### PROBLEM DETAILS
Could you say how many lines in the entries contain the string "rises"? Give only that number.

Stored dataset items
== try-zinc ==
Design Controller_FIR, start of the top module:
module Controller_FIR (
	input	[7:0] 	VPPG,             
	input 		  	Find_Setting,     
	input 		  	CLK,              
	input 		  	rst_n,            
	output 	[6:0] 	DC_Comp,          
	output 	[3:0] 	pga_Gain,         
	output 		  	LED_IR,           
	output 		  	LED_RED,          
	output  [19:0] 	Out_RED_Filtered, 
	output  [19:0] 	Out_IR_Filtered,  
	output  [3:0] 	LED_Drive         
);
	wire [7:0] IR_ADC_Value, RED_ADC_Value;
	wire 	   CLK_Filter;
	reg        CLK_Filter_q;    
	wire       Filter_En;       
	always @(posedge CLK or negedge rst_n) begin
		if (!rst_n) CLK_Filter_q <= 1'b0;
		else        CLK_Filter_q <= CLK_Filter;
	end
	assign Filter_En = CLK_Filter & ~CLK_Filter_q;
    Controller ct(  .Vppg(VPPG), 
                    .Find_Setting(Find_Setting), 
                    .CLK(CLK), 
                    .rst_n(rst_n), 
                    .DC_Comp(DC_Comp), 
                    .PGA_Gain(pga_Gain), 
                    .CLK_Filter(CLK_Filter), 
                    .LED_IR(LED_IR), 
                    .LED_RED(LED_RED),
                    .IR_ADC_Value(IR_ADC_Value), 
                    .RED_ADC_Value(RED_ADC_Value), 
                    .LED_Drive(LED_Drive)); 
	FIR_Filter red( .CLK(CLK),
                    .CLK_Filter(Filter_En), 
                    .input_data(RED_ADC_Value),
                    .rst_n(rst_n),  
                    .output_data(Out_RED_Filtered));
	FIR_Filter ir(  .CLK(CLK),
                    .CLK_Filter(Filter_En), 
                    .input_data(IR_ADC_Value),
                    .rst_n(rst_n),  
                    .output_data(Out_IR_Filtered));
endmodule
For scale: about 8000 cells after synthesis, ~1000 flip-flops, about 68 I/O pins, ~0.069 mm² of cells after synthesis.
export LEC_CHECK = 0
export ABC_AREA = 1
export CAP_MARGIN = 30
export CELL_PAD_IN_SITES_DETAIL_PLACEMENT = 0
export CELL_PAD_IN_SITES_GLOBAL_PLACEMENT = 3
export CORE_MARGIN = 5
export CORE_UTILIZATION = 29
export CTS_CLUSTER_DIAMETER = 36
export PLACE_DENSITY_LB_ADDON = 0.24
export SETUP_SLACK_MARGIN = 2.71
export SLEW_MARGIN = 35
export TNS_END_PERCENT = 50
create_clock -name core_clock -period 10.6 [get_ports {CLK}]
run.sh (not shown) runs the stock make flow with config.mk's settings and CLKGATE_MAP_FILE=.
Relative to try-zinc, the following input files were edited for try-lagoon:
# try-zinc
export LEC_CHECK = 0
export ABC_AREA = 1
export CAP_MARGIN = 30
export CELL_PAD_IN_SITES_DETAIL_PLACEMENT = 0
export CELL_PAD_IN_SITES_GLOBAL_PLACEMENT = 3
export CORE_MARGIN = 5
export CORE_UTILIZATION = 29
export CTS_CLUSTER_DIAMETER = 36
export PLACE_DENSITY_LB_ADDON = 0.24
export SETUP_SLACK_MARGIN = 2.71
export SLEW_MARGIN = 35
export TNS_END_PERCENT = 50
create_clock -name core_clock -period 10.6 [get_ports {CLK}]
# try-lagoon
export LEC_CHECK = 0
export ABC_AREA = 1
export CAP_MARGIN = 20
export CORE_MARGIN = 2
export CORE_UTILIZATION = 72
export SLEW_MARGIN = 20
create_clock -name core_clock -period 5.5 [get_ports {CLK}]
Results
Complete run, failing final checks: try-lagoon, reason setup timing. Non-filler instance count after layout: try-lagoon vs try-zinc down about 18%. Taking try-zinc as the reference point, the global-route track usage on met1 of try-lagoon rises by 26 points.
## Diff of input files: try-tundra against try-lagoon
# try-lagoon
export LEC_CHECK = 0
export ABC_AREA = 1
export CAP_MARGIN = 20
export CORE_MARGIN = 2
export CORE_UTILIZATION = 72
export SLEW_MARGIN = 20
create_clock -name core_clock -period 5.5 [get_ports {CLK}]
# try-tundra
export LEC_CHECK = 0
export CAP_MARGIN = 20
export CORE_MARGIN = 2
export CORE_UTILIZATION = 65
export SLEW_MARGIN = 20
create_clock -name core_clock -period 7.45 [get_ports {CLK}]
Findings:
try-tundra finished end to end and its layout was clean on timing, DRC and antenna. From try-lagoon to try-tundra the numbers moved as follows: final area now sits lower, detailed placer's ending HPWL fell 7.1%, final clock period utilization by the worst path shows a reduction of 13 points. Fmax shrinks by more than 10% when moving from try-lagoon to try-tundra. Worst setup slack after placement delta (try-tundra − try-lagoon): favourable. Largest net degree at the start of global routing: try-tundra higher than try-lagoon. Cmp try-lagoon and try-tundra / synthesized cell count / lower: try-tundra.

* * *

Controller_FIR again, from the RTL that the note above started with.
clock: 7.05 ns
lec_check: 0
abc_area: 0
cap_margin: 30
cell_pad_in_sites_detail_placement: 0
cell_pad_in_sites_global_placement: 1
core_margin: 5
core_utilization: 65
cts_cluster_diameter: 36
setup_slack_margin: 1.72
slew_margin: 20
tns_end_percent: 50
Change:
- ABC_AREA: 0 -> default
- CAP_MARGIN: 30 -> 20
- CELL_PAD_IN_SITES_DETAIL_PLACEMENT: 0 -> default
- CELL_PAD_IN_SITES_GLOBAL_PLACEMENT: 1 -> default
- CORE_MARGIN: 5 -> 2
- CORE_UTILIZATION: 65 -> 60
- CTS_CLUSTER_DIAMETER: 36 -> default
- CTS_CLUSTER_SIZE: default -> 60
- SETUP_SLACK_MARGIN: 1.72 -> default
- TNS_END_PERCENT: 50 -> default
- clock period: 7.05 -> 5.39 ns (I/O delays scaled with it)
After rerunning:
- This time the run reached the layout checks and failed them: setup timing
- die size rises by 4.4%
- setup slack loses 1.5 ns
- routed wire length falls by 2.5%
- critical path depth rises by 5
==> flow/design.v (excerpt) <==
module mainModule(
		input clk, input reset,
		output [31:0] imem_addr, input [31:0] imem_data,
		output wb_alu_we, output [2:0] wb_alu_rd, output [31:0] wb_alu_data,
		output wb_mem_we, output [2:0] wb_mem_rd, output [7:0] wb_mem_data,
		output [3:0] flags
	);
	wire IF_flush, ID_flush, EX_flush; 
	wire pcWrite, p1_pipeline_regWrite;
	wire p2_pipeline_regWrite, p2_pipeline_stall;
	wire hu_pcWrite, hu_p1_regWrite, hu_stall;
	wire p3_pipeline_regWrite = 1'b1;
	wire [1:0]  f_mem_reg_rn_sel, f_alu_reg_rm_sel, f_alu_reg_rn_sel;	 
	wire [1:0] f_mem_reg_rd_sel;
	wire f_memStage_mem_rd_sel;
	wire [31:0] p2_pc_branchTarget, pc_jumpTarget; 
	wire [1:0] pcSrc;
	wire [15:0] p1_aluInstr, p1_memInstr;  
	wire [31:0] p1_pc_plus4;
	IFStage the_IFStage(
		clk, reset, p1_pipeline_regWrite, IF_flush, 
		pcWrite, 	p2_pc_branchTarget, pc_jumpTarget, 
		pcSrc,  
		p1_aluInstr, p1_memInstr, p1_pc_plus4,
		imem_addr, imem_data
	);
	wire p2_memRead, p2_memWrite, p2_alu_regWrite, p2_mem_regWrite, p2_flag_regWrite;
	wire p2_aluOp, p2_aluSrcB;
	wire p2_isBranch, p2_isJump; 
	wire p3_memRead, p3_memWrite, p3_alu_regWrite, p3_mem_regWrite;
	wire p4_alu_regWrite, p4_mem_regWrite;
	wire [2:0] p2_alu_rm, p2_alu_rn, p2_alu_rd, p2_mem_rn, p2_mem_rd;
	wire [2:0] p3_alu_rd, p3_mem_rd;
	wire [2:0] p4_alu_rd, p4_mem_rd;
	wire [31:0] p2_alu_reg_rm, p2_alu_reg_rn, p2_mem_reg_rn, p2_mem_reg_rd;  
	wire [31:0] p2_alu_imm, p2_memOffset;
	wire [7:0] p3_mem_reg_rd;
  ...
Size in the first run: roughly 4400 cells after synthesis, ~620 flip-flops, roughly 34000 um^2 of cells after synthesis.
export LEC_CHECK = 0
export CAP_MARGIN = 5
export CORE_MARGIN = 2
export CORE_UTILIZATION = 49
export CTS_CLUSTER_DIAMETER = 188
export GPL_ROUTABILITY_DRIVEN = 1
export HOLD_SLACK_MARGIN = -0.02
export PLACE_DENSITY = 0.6
export SLEW_MARGIN = 20
create_clock -name core_clock -period 5.98 [get_ports {clk}]
run.sh (not shown) runs the stock make flow with config.mk's settings and CLKGATE_MAP_FILE=.
The starting point finished with setup timing left.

### EXPECTED OUTPUT
3